JERUSALEM, UNDEFINED -- It took just days for decades-old tensions between Israel and the Palestinian Islamist group Hamas to spiral out of control, causing deaths and chaos not just in Gaza but across the Jewish state.
As the escalating violence ignites riots in mixed Jewish-Arab towns in Israel and spurs wide unrest in the West Bank, what do both sides want to achieve in the worst flare-up of violence since 2014?
Hamas, rulers of the impoverished and blockaded Gaza Strip, the crowded home to some two million Palestinians, aims to become the de facto standard bearer of the Palestinian cause, capitalising on the fading leadership of the Palestinian Authority, based in the West Bank.
In a show of force, Hamas has unleashed some 2,300 rockets on Israel since Monday, reaching as far as Tel Aviv to the north, and Ramon airport to the south.
Israel meanwhile has seized the moment to try to wipe out once and for all Hamas's sway in the territory by attacking its very infrastructure, analysts say.
The explosion of unrest has centred around Palestinian anger at Israel's occupation and annexation of east Jerusalem since 1967, amid a threat to evict four Palestinian families from their homes to give them to Jewish settlers.
More than 900 Palestinians were injured in weekend fury which erupted towards the end of the holy month of Ramadan, around the Al-Aqsa mosque compound, the holiest site in Islam after Mecca and Medina.
Amid the chaos, Hamas set an unrealistic ultimatum for all Israeli police to withdraw from the compound by 6:00 pm Monday evening.
Inevitably, the deadline was not met, and Hamas swiftly unleashed a volley of rockets into Israel drawing an almost immediate response and a relentless Israeli bombardment of the Gaza Strip.
'HARNESSING' STREET ANGER
It is a "new strategy and tactic" by Hamas to seek to link "the issue of Jerusalem with the resistance in Gaza," said Jamal Al-Fadi, professor of political science in Gaza.
"This is a change to the rules of the game and the rules of engagement that serve the Palestinian situation," he added, warning it may prove a "costly" move.
Political researcher Leila Seurat, from the Brussels-based Observatory of the Arab and Muslim Worlds, agreed, saying Hamas was "clearly seeking to undermine" Palestinian president Mahmud Abbas "who is already very weakened" by "positioning itself as the safeguard of the Palestinians, and above all Jerusalem".
Abbas abruptly postponed this month's Palestinian elections -- the first in 15 years -- even though Hamas and Abbas's Fatah party had agreed on a roadmap for reconciliation to try to patch over deep divisions.

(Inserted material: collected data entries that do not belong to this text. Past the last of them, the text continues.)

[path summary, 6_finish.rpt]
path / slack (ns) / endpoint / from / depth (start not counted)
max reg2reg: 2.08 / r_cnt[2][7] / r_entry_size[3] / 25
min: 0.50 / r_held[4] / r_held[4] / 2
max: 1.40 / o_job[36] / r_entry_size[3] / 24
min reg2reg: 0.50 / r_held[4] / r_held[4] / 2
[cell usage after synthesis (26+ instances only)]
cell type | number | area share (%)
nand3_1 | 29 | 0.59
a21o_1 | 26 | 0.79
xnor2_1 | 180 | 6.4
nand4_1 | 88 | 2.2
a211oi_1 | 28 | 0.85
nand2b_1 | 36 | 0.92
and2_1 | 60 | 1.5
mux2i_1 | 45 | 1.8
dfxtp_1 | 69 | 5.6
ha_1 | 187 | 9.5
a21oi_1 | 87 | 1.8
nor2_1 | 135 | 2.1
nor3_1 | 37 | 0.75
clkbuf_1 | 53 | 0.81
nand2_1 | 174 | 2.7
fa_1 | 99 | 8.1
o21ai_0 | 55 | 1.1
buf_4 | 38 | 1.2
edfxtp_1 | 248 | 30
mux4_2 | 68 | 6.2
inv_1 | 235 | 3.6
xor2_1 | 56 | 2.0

Setting no alternative date, Abbas said the vote could not take place until Israel agreed that all Palestinian residents of east Jerusalem can vote.
Hamas, which had been hoping to seal its legitimacy at the ballot box, did not hide its anger.
But Hamas "does not control" the unrest on the city streets, even if they want to "harness it," said Seurat.
BIBI'S RED LINE
Beleaguered Israeli Prime Minister Benjamin Netanyahu also seized the moment to make political capital, as he fights to retain the premiership following four inconclusive elections in the past two years.
Swiftly accusing Hamas of crossing "a red line", he ordered in the military for what has been dubbed Operation Guardian of the Walls and, this time, the Israeli army did not just reply with a few missiles.
Since Monday the military has pounded Gaza, and massed troops on the territory's border with Israel, threatening a ground invasion.
And the protection from the hail of Hamas rockets offered by Israel's Iron Dome system, which has been intercepting most of the missiles, is buying time for the Israeli military to pursue its goal. So far more than 130 Palestinians have been killed in the exchanges, while the death toll in Israel stands at nine.
"When the Palestinians get out of their shelters, they will find that many of the symbols of Hamas's control of the Gaza Strip will have been destroyed, from banks to the intelligence centre," said Netanyahu's former national security adviser Yaakov Amidror.
"Everything that is symbolising Hamas as the government of the Gaza Strip" will be gone, he told AFP, as Israel seeks "to destroy their military capability and infrastructure, this is the name of game".
There is also clearly an "effort to kill as many Hamas members as possible and mainly commanders in the whole area of technical expertise who are leading the production system".
Engineers, experts in rocket production, computer intelligence specialists, builders of mini-drones have all been targeted by the Israeli strikes.
"This will have a long term impact on the movement's ability to make weapons," an Israeli military source said.
The Israeli army said in a tweet Saturday that overnight strikes had hit a Hamas tunnel below a hotel that "was used to store weapons" as well as a "multi-barrelled rocket launcher".
Israel is seeking to weaken Hamas and drive an even deeper wedge between the fractious Palestinian factions, said Gaza University political scientist, Naji Shurab.
But he warned "this is the most dangerous scenario" as it could cause the uprising to spread to the West Bank and "this will end the Palestinian Authority," deepening the uncertainty and helplessness of a new generation of Palestinians.